Partiendo de la calificación como rendimientos del trabajo que tienen la prestaciones por desempleo, pues responden al concepto que de estos rendimientos se recoge en el artículo 17.1 de la Ley 35/2006, de 28 de noviembre, del Impuesto sobre la Renta de las Personas Físicas y de modificación parcial de las leyes de los Impuestos sobre Sociedades, sobre la Renta de no Residentes y sobre el Patrimonio, artículo que define los rendimientos íntegros del trabajo como “todas las contraprestaciones o utilidades, cualquiera que sea su denominación o naturaleza, dinerarias o en especie, que deriven, directa o indirectamente, del trabajo personal o de la relación laboral o estatutaria y no tengan el carácter de rendimientos de actividades económicas”, concepto que se complementa con lo señalado en el segundo párrafo, donde se establece que “se incluirán, en particular: (…) b) Las prestaciones por desempleo”, el asunto que procede analizar es la imputación de la prestación por desempleo correspondiente a 2019 y 2020 que se ha percibido en 2023, por estimación de reclamación previa de importes de percepciones indebidas de la prestación que habían sido reintegradas en 2020.
La imputación temporal de las rentas se encuentra recogida en el artículo 14 de la Ley del Impuesto, precepto que en su apartado 1.a) establece como regla general para los rendimientos del trabajo su imputación “al período impositivo en que sean exigibles por su perceptor”. Ahora bien, junto con esta regla general el apartado 2 incluye unas reglas especiales de imputación temporal, reglas de las que procede mencionar aquí la recogida en su párrafo b), donde se establece lo siguiente:
"Cuando por circunstancias justificadas no imputables al contribuyente, los rendimientos derivados del trabajo se perciban en períodos impositivos distintos a aquéllos en que fueron exigibles, se imputaran a éstos, practicándose, en su caso, autoliquidación complementaria, sin sanción ni intereses de demora ni recargo alguno. Cuando concurran las circunstancias previstas en el párrafo a) anterior, los rendimientos se considerarán exigibles en el período impositivo en que la resolución judicial adquiera firmeza.
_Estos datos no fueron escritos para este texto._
<file path="src/sv/gpct_pkg.sv">
// ----------------------------------------------------------------------------
// gpct_pkg
// Shared types and constants for the grace period callback tracker.
// ----------------------------------------------------------------------------
`default_nettype none

package gpct_pkg;

  // item operation codes, carried on in_tuser
  typedef enum logic [1:0] {
    OP_REPORT = 2'd0,
    OP_TICK   = 2'd1,
    OP_ENQ    = 2'd2,
    OP_DRAIN  = 2'd3
  } op_t;

  // result kinds, carried on out_tuser
  localparam logic KIND_READY = 1'b0;
  localparam logic KIND_FULL  = 1'b1;

  // field widths
  localparam int HANDLE_W = 16;
  localparam int COUNT_W  = 32;
  localparam int MASK_W   = 8;
  localparam int ID_W     = 3;

  // a drain releases at most this many handles
  localparam int MAX_RESULTS = 32;
  localparam int RES_CW      = 6;

  // wide enough for any processor index in range
  localparam int CPU_XW = 7;

endpackage

`default_nettype wire

</file>
<file path="src/sv/gpct_ram.sv">
// ----------------------------------------------------------------------------
// gpct_ram
// Generic single-write, single-read synchronous RAM with registered read.
// ----------------------------------------------------------------------------
`default_nettype none

module gpct_ram #(
  parameter int WIDTH = 32,
  parameter int DEPTH = 8
) (
  input  wire logic                                      clk,
  input  wire logic                                      wr_en,
  input  wire logic [((DEPTH > 1) ? $clog2(DEPTH) : 1)-1:0] wr_addr,
  input  wire logic [WIDTH-1:0]                          wr_data,
  input  wire logic                                      rd_en,
  input  wire logic [((DEPTH > 1) ? $clog2(DEPTH) : 1)-1:0] rd_addr,
  output logic      [WIDTH-1:0]                          rd_data
);

  logic [WIDTH-1:0] mem_r [DEPTH];

  // write port
  always_ff @(posedge clk) begin
    if (wr_en) begin
      mem_r[wr_addr] <= wr_data;
    end
  end

  // registered read, holds when not enabled
  always_ff @(posedge clk) begin
    if (rd_en) begin
      rd_data <= mem_r[rd_addr];
    end
  end

endmodule

`default_nettype wire

</file>
<file path="src/sv/grace_period_callback_tracker_unit.sv">
// ----------------------------------------------------------------------------
// grace_period_callback_tracker_unit
// Quiescent-state grace period tracker with a table of deferred handles.
// ----------------------------------------------------------------------------
// Usage:
//   in_*  channel: one item per handshake; in_tuser is the operation
//     (report, tick, enqueue, drain), in_tdata carries processor, masks
//     and handle. An item is taken when in_tvalid and in_tready are high.
//   out_* channel: result items; out_tuser is the kind (ready or refused),
//     out_tlast marks the final result of an input item.
//   Steps per item: an enqueue is stored at once, or its result goes to
//     the output register; a report reads, then writes its counter entry;
//     a tick with work reads, then evaluates and writes, each counter
//     entry; a drain with work reads and evaluates each slot in a counting
//     pass, then in an emitting pass that stops after the last release.
//   A single access to each memory is in flight at a time, so every
//   read-modify-write finishes before the next read of any entry.
//   Results leave through one output register; the block takes the next
//   item while a finished result waits there. When the receiver stalls,
//   an item with further results waits in place with in_tready low.
//   Reset (rst_n low, synchronous) clears all counters, the period state
//   and the valid bits of both memories; no clearing pass is needed.
// ----------------------------------------------------------------------------
`default_nettype none

module grace_period_callback_tracker_unit
  import gpct_pkg::*;
#(
  parameter int CPU_COUNT   = 8,
  parameter int TABLE_DEPTH = 32
) (
  input  wire logic         clk,
  input  wire logic         rst_n,
  // input items
  input  wire logic         in_tvalid,
  output logic              in_tready,
  input  wire logic [39:0]  in_tdata,   // cpu, running_mask, idle_mask, callback_handle
  input  wire logic [1:0]   in_tuser,   // operation
  // result items
  output logic              out_tvalid,
  input  wire logic         out_tready,
  output logic      [111:0] out_tdata,  // ready_handle, periods_done, queued_count,
                                        // retired_count
  output logic      [0:0]   out_tuser,  // result_kind
  output logic              out_tlast
);

  localparam int CW  = $clog2(CPU_COUNT);
  localparam int SW  = (TABLE_DEPTH > 1) ? $clog2(TABLE_DEPTH) : 1;
  localparam int CRW = 2 * COUNT_W;
  localparam int SRW = COUNT_W + HANDLE_W;

  typedef enum logic [2:0] {
    S_IDLE,
    S_CPU_RD,
    S_CPU_EX,
    S_ENQ_OUT,
    S_DR1_RD,
    S_DR1_EX,
    S_DR2_RD,
    S_DR2_EX
  } state_t;

  // input field split
  logic                in_fire;
  op_t                 in_op;
  logic [ID_W-1:0]     in_cpu;
  logic [MASK_W-1:0]   in_running;
  logic [MASK_W-1:0]   in_idle;
  logic [HANDLE_W-1:0] in_handle;

  assign in_fire    = in_tvalid && in_tready;
  assign in_op      = op_t'(in_tuser);
  assign in_cpu     = in_tdata[2:0];
  assign in_running = in_tdata[10:3];
  assign in_idle    = in_tdata[18:11];
  assign in_handle  = in_tdata[34:19];

  // registers
  state_t               state_r, state_nxt;
  logic [COUNT_W-1:0]   periods_r, periods_nxt;
  logic                 in_flight_r, in_flight_nxt;
  logic [COUNT_W-1:0]   drained_at_r, drained_at_nxt;
  logic [COUNT_W-1:0]   deferred_r, deferred_nxt;
  logic [COUNT_W-1:0]   released_r, released_nxt;
  logic [TABLE_DEPTH-1:0] slot_valid_r, slot_valid_nxt;
  logic [CPU_COUNT-1:0] cpu_init_r, cpu_init_nxt;
  logic                 tick_start_r, tick_start_nxt;
  logic                 blocked_r, blocked_nxt;
  logic [ID_W-1:0]      me_r, me_nxt;
  logic [MASK_W-1:0]    run_r, run_nxt;
  logic [MASK_W-1:0]    idle_r, idle_nxt;
  logic                 is_report_r, is_report_nxt;
  logic [CW-1:0]        cidx_r, cidx_nxt;
  logic [SW-1:0]        sidx_r, sidx_nxt;
  logic [RES_CW-1:0]    cnt_r, cnt_nxt;
  logic [RES_CW-1:0]    em_r, em_nxt;
  logic [HANDLE_W-1:0]  pend_handle_r, pend_handle_nxt;
  logic                 pend_kind_r, pend_kind_nxt;
  // output register
  logic                 out_valid_r, out_valid_nxt;
  logic                 out_kind_r, out_kind_nxt;
  logic                 out_last_r, out_last_nxt;
  logic [HANDLE_W-1:0]  out_handle_r, out_handle_nxt;
  logic [COUNT_W-1:0]   out_periods_r, out_periods_nxt;
  logic [COUNT_W-1:0]   out_queued_r, out_queued_nxt;
  logic [COUNT_W-1:0]   out_retired_r, out_retired_nxt;

  // memory ports
  logic                 cram_we;
  logic [CRW-1:0]       cram_wdata;
  logic                 cram_re;
  logic [CRW-1:0]       cram_rdata;
  logic                 sram_we;
  logic [SW-1:0]        sram_waddr;
  logic [SRW-1:0]       sram_wdata;
  logic                 sram_re;
  logic [SRW-1:0]       sram_rdata;

  // counter and snapshot per processor: {snapshot, counter}
  gpct_ram #(
    .WIDTH (CRW),
    .DEPTH (CPU_COUNT)
  ) u_cpu_ram (
    .clk     (clk),
    .wr_en   (cram_we),
    .wr_addr (cidx_r),
    .wr_data (cram_wdata),
    .rd_en   (cram_re),
    .rd_addr (cidx_r),
    .rd_data (cram_rdata)
  );

  // deferred handles: {stamp, handle}
  gpct_ram #(
    .WIDTH (SRW),
    .DEPTH (TABLE_DEPTH)
  ) u_slot_ram (
    .clk     (clk),
    .wr_en   (sram_we),
    .wr_addr (sram_waddr),
    .wr_data (sram_wdata),
    .rd_en   (sram_re),
    .rd_addr (sidx_r),
    .rd_data (sram_rdata)
  );

  // entries never written read as zero
  logic [COUNT_W-1:0] cur_cnt;
  logic [COUNT_W-1:0] cur_snap;
  assign cur_cnt  = cpu_init_r[cidx_r] ? cram_rdata[COUNT_W-1:0] : '0;
  assign cur_snap = cpu_init_r[cidx_r] ? cram_rdata[CRW-1:COUNT_W] : '0;

  // processor under sweep: mask bits exist only below eight
  logic [CPU_XW-1:0] cidx_ext;
  logic              cur_busy;
  assign cidx_ext = CPU_XW'(cidx_r);
  assign cur_busy = (cidx_ext < CPU_XW'(MASK_W)) && run_r[cidx_ext[2:0]] &&
                    !idle_r[cidx_ext[2:0]] &&
                    (cidx_ext != CPU_XW'(me_r)) && (cur_cnt == cur_snap);

  logic cpu_last;
  logic slot_last;
  assign cpu_last  = (cidx_r == CW'(CPU_COUNT - 1));
  assign slot_last = (sidx_r == SW'(TABLE_DEPTH - 1));

  // slot under sweep ready for release
  logic slot_ready;
  assign slot_ready = slot_valid_r[sidx_r] &&
                      (sram_rdata[SRW-1:HANDLE_W] <= periods_r);

  // lowest free slot
  logic          free_found;
  logic [SW-1:0] free_idx;
  always_comb begin
    free_found = 1'b0;
    free_idx   = '0;
    for (int i = TABLE_DEPTH - 1; i >= 0; i--) begin
      if (!slot_valid_r[i]) begin
        free_found = 1'b1;
        free_idx   = SW'(i);
      end
    end
  end

  // some other in-range processor running
  logic other_running;
  always_comb begin
    other_running = 1'b0;
    for (int c = 0; c < MASK_W; c++) begin
      if ((c < CPU_COUNT) && (ID_W'(c) != in_cpu) && in_running[c]) begin
        other_running = 1'b1;
      end
    end
  end

  logic any_valid;
  logic out_free;
  logic cpu_in_range;
  assign any_valid    = |slot_valid_r;
  assign out_free     = !out_valid_r || out_tready;
  assign cpu_in_range = (CPU_XW'(in_cpu) < CPU_XW'(CPU_COUNT));

  assign in_tready = (state_r == S_IDLE);

  // next-state logic
  always_comb begin
    state_nxt       = state_r;
    periods_nxt     = periods_r;
    in_flight_nxt   = in_flight_r;
    drained_at_nxt  = drained_at_r;
    deferred_nxt    = deferred_r;
    released_nxt    = released_r;
    slot_valid_nxt  = slot_valid_r;
    cpu_init_nxt    = cpu_init_r;
    tick_start_nxt  = tick_start_r;
    blocked_nxt     = blocked_r;
    me_nxt          = me_r;
    run_nxt         = run_r;
    idle_nxt        = idle_r;
    is_report_nxt   = is_report_r;
    cidx_nxt        = cidx_r;
    sidx_nxt        = sidx_r;
    cnt_nxt         = cnt_r;
    em_nxt          = em_r;
    pend_handle_nxt = pend_handle_r;
    pend_kind_nxt   = pend_kind_r;
    out_valid_nxt   = out_valid_r && !out_tready;
    out_kind_nxt    = out_kind_r;
    out_last_nxt    = out_last_r;
    out_handle_nxt  = out_handle_r;
    out_periods_nxt = out_periods_r;
    out_queued_nxt  = out_queued_r;
    out_retired_nxt = out_retired_r;
    cram_we         = 1'b0;
    cram_wdata      = {cur_snap, cur_cnt};
    cram_re         = 1'b0;
    sram_we         = 1'b0;
    sram_waddr      = free_idx;
    sram_wdata      = {periods_r + (in_flight_r ? COUNT_W'(2) : COUNT_W'(1)), in_handle};
    sram_re         = 1'b0;

    case (state_r)
      S_IDLE: begin
        if (in_fire) begin
          me_nxt   = in_cpu;
          run_nxt  = in_running;
          idle_nxt = in_idle;
          case (in_op)
            OP_REPORT: begin
              if (cpu_in_range) begin
                is_report_nxt = 1'b1;
                cidx_nxt      = CW'(in_cpu);
                state_nxt     = S_CPU_RD;
              end
            end
            OP_TICK: begin
              if (any_valid || in_flight_r) begin
                is_report_nxt  = 1'b0;
                tick_start_nxt = !in_flight_r;
                blocked_nxt    = 1'b0;
                cidx_nxt       = '0;
                state_nxt      = S_CPU_RD;
              end
            end
            OP_ENQ: begin
              if (!other_running) begin
                pend_kind_nxt   = KIND_READY;
                pend_handle_nxt = in_handle;
                state_nxt       = S_ENQ_OUT;
              end else if (free_found) begin
                sram_we                  = 1'b1;
                slot_valid_nxt[free_idx] = 1'b1;
                deferred_nxt             = deferred_r + COUNT_W'(1);
              end else begin
                pend_kind_nxt   = KIND_FULL;
                pend_handle_nxt = in_handle;
                state_nxt       = S_ENQ_OUT;
              end
            end
            OP_DRAIN: begin
              if (any_valid && (periods_r != drained_at_r)) begin
                drained_at_nxt = periods_r;
                sidx_nxt       = '0;
                cnt_nxt        = '0;
                state_nxt      = S_DR1_RD;
              end
            end
            default: begin
              state_nxt = S_IDLE;
            end
          endcase
        end
      end

      S_CPU_RD: begin
        cram_re   = 1'b1;
        state_nxt = S_CPU_EX;
      end

      // counter entry in hand: bump, snapshot or check
      S_CPU_EX: begin
        if (is_report_r) begin
          cram_we              = 1'b1;
          cram_wdata           = {cur_snap, cur_cnt + COUNT_W'(1)};
          cpu_init_nxt[cidx_r] = 1'b1;
          state_nxt            = S_IDLE;
        end else if (tick_start_r) begin
          cram_we              = 1'b1;
          cram_wdata           = {cur_cnt, cur_cnt};
          cpu_init_nxt[cidx_r] = 1'b1;
          if (cpu_last) begin
            in_flight_nxt = 1'b1;
            state_nxt     = S_IDLE;
          end else begin
            cidx_nxt  = cidx_r + CW'(1);
            state_nxt = S_CPU_RD;
          end
        end else begin
          blocked_nxt = blocked_r || cur_busy;
          if (cpu_last) begin
            if (!(blocked_r || cur_busy)) begin
              periods_nxt   = periods_r + COUNT_W'(1);
              in_flight_nxt = 1'b0;
            end
            state_nxt = S_IDLE;
          end else begin
            cidx_nxt  = cidx_r + CW'(1);
            state_nxt = S_CPU_RD;
          end
        end
      end

      // single result of an enqueue
      S_ENQ_OUT: begin
        if (out_free) begin
          out_valid_nxt   = 1'b1;
          out_kind_nxt    = pend_kind_r;
          out_handle_nxt  = pend_handle_r;
          out_last_nxt    = 1'b1;
          out_periods_nxt = periods_r;
          out_queued_nxt  = deferred_r;
          out_retired_nxt = released_r;
          state_nxt       = S_IDLE;
        end
      end

      S_DR1_RD: begin
        sram_re   = 1'b1;
        state_nxt = S_DR1_EX;
      end

      // counting pass: results must carry the final release count
      S_DR1_EX: begin
        if (slot_ready && (cnt_r != RES_CW'(MAX_RESULTS))) begin
          cnt_nxt = cnt_r + RES_CW'(1);
        end
        if (slot_last) begin
          released_nxt = released_r + COUNT_W'(cnt_nxt);
          sidx_nxt     = '0;
          em_nxt       = '0;
          state_nxt    = (cnt_nxt == '0) ? S_IDLE : S_DR2_RD;
        end else begin
          sidx_nxt  = sidx_r + SW'(1);
          state_nxt = S_DR1_RD;
        end
      end

      S_DR2_RD: begin
        sram_re   = 1'b1;
        state_nxt = S_DR2_EX;
      end

      // emitting pass, waits on the output register
      S_DR2_EX: begin
        if (slot_ready) begin
          if (out_free) begin
            out_valid_nxt          = 1'b1;
            out_kind_nxt           = KIND_READY;
            out_handle_nxt         = sram_rdata[HANDLE_W-1:0];
            out_last_nxt           = (em_r + RES_CW'(1) == cnt_r);
            out_periods_nxt        = periods_r;
            out_queued_nxt         = deferred_r;
            out_retired_nxt        = released_r;
            slot_valid_nxt[sidx_r] = 1'b0;
            em_nxt                 = em_r + RES_CW'(1);
            if ((em_r + RES_CW'(1) == cnt_r) || slot_last) begin
              state_nxt = S_IDLE;
            end else begin
              sidx_nxt  = sidx_r + SW'(1);
              state_nxt = S_DR2_RD;
            end
          end
        end else if (slot_last) begin
          state_nxt = S_IDLE;
        end else begin
          sidx_nxt  = sidx_r + SW'(1);
          state_nxt = S_DR2_RD;
        end
      end

      default: begin
        state_nxt = S_IDLE;
      end
    endcase
  end

  // state and registered outputs
  always_ff @(posedge clk) begin
    if (!rst_n) begin
      state_r       <= S_IDLE;
      periods_r     <= '0;
      in_flight_r   <= 1'b0;
      drained_at_r  <= '0;
      deferred_r    <= '0;
      released_r    <= '0;
      slot_valid_r  <= '0;
      cpu_init_r    <= '0;
      tick_start_r  <= 1'b0;
      blocked_r     <= 1'b0;
      is_report_r   <= 1'b0;
      cidx_r        <= '0;
      sidx_r        <= '0;
      cnt_r         <= '0;
      em_r          <= '0;
      out_valid_r   <= 1'b0;
    end else begin
      state_r       <= state_nxt;
      periods_r     <= periods_nxt;
      in_flight_r   <= in_flight_nxt;
      drained_at_r  <= drained_at_nxt;
      deferred_r    <= deferred_nxt;
      released_r    <= released_nxt;
      slot_valid_r  <= slot_valid_nxt;
      cpu_init_r    <= cpu_init_nxt;
      tick_start_r  <= tick_start_nxt;
      blocked_r     <= blocked_nxt;
      is_report_r   <= is_report_nxt;
      cidx_r        <= cidx_nxt;
      sidx_r        <= sidx_nxt;
      cnt_r         <= cnt_nxt;
      em_r          <= em_nxt;
      out_valid_r   <= out_valid_nxt;
    end
    me_r          <= me_nxt;
    run_r         <= run_nxt;
    idle_r        <= idle_nxt;
    pend_handle_r <= pend_handle_nxt;
    pend_kind_r   <= pend_kind_nxt;
    out_kind_r    <= out_kind_nxt;
    out_last_r    <= out_last_nxt;
    out_handle_r  <= out_handle_nxt;
    out_periods_r <= out_periods_nxt;
    out_queued_r  <= out_queued_nxt;
    out_retired_r <= out_retired_nxt;
  end

  // output port packing
  assign out_tvalid = out_valid_r;
  assign out_tuser  = out_kind_r;
  assign out_tlast  = out_last_r;
  assign out_tdata  = {out_retired_r, out_queued_r, out_periods_r, out_handle_r};

`ifndef ASSERT_OFF
  // release count never exceeds the per-drain limit
  assert property (@(posedge clk) disable iff (!rst_n)
    cnt_r <= RES_CW'(MAX_RESULTS))
    else $error("drain count above limit");

  // emitting pass never runs past the counted releases
  assert property (@(posedge clk) disable iff (!rst_n)
    (state_r == S_DR2_RD || state_r == S_DR2_EX) |-> (em_r < cnt_r))
    else $error("drain emitted more than counted");

  // release total moves only at the end of a counting pass
  assert property (@(posedge clk) disable iff (!rst_n)
    !$stable(released_r) |-> $past(state_r == S_DR1_EX))
    else $error("release total changed outside drain");

  // at most one slot fills per cycle
  assert property (@(posedge clk) disable iff (!rst_n)
    $countones(slot_valid_r) <= $past($countones(slot_valid_r)) + 1)
    else $error("more than one slot filled in a cycle");

  // a period completes only from a tick sweep
  assert property (@(posedge clk) disable iff (!rst_n)
    !$stable(periods_r) |-> ($past(state_r == S_CPU_EX) && $fell(in_flight_r)))
    else $error("period count changed outside tick");
`endif

endmodule

`default_nettype wire

</file>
La autoliquidación se presentará en el plazo que media entre la fecha en que se perciban y el final del inmediato siguiente plazo de declaraciones por el impuesto".
En aplicación de la normativa expuesta, y en concreto de la regla general de los rendimientos del trabajo —período impositivo de su exigibilidad— procederá imputar a los períodos impositivos 2019 y 2020 los importes de la prestación por desempleo correspondientes a esos períodos. Además, al haberse percibido en un período impositivo posterior a aquellos en que fueron exigibles, resultará operativa la regla especial recogida en el artículo 14.2,b), es decir: imputación a aquellos períodos anteriores (2019 y 2020), practicándose (en caso de estar obligado a declarar, conforme a la regulación de esta obligación que se recoge en el artículo 96 de la Ley del Impuesto) autoliquidación complementaria de estos períodos.
Lo que comunico a usted con efectos vinculantes, conforme a lo dispuesto en el apartado 1 del artículo 89 de la Ley 58/2003, de 17 de diciembre, General Tributaria.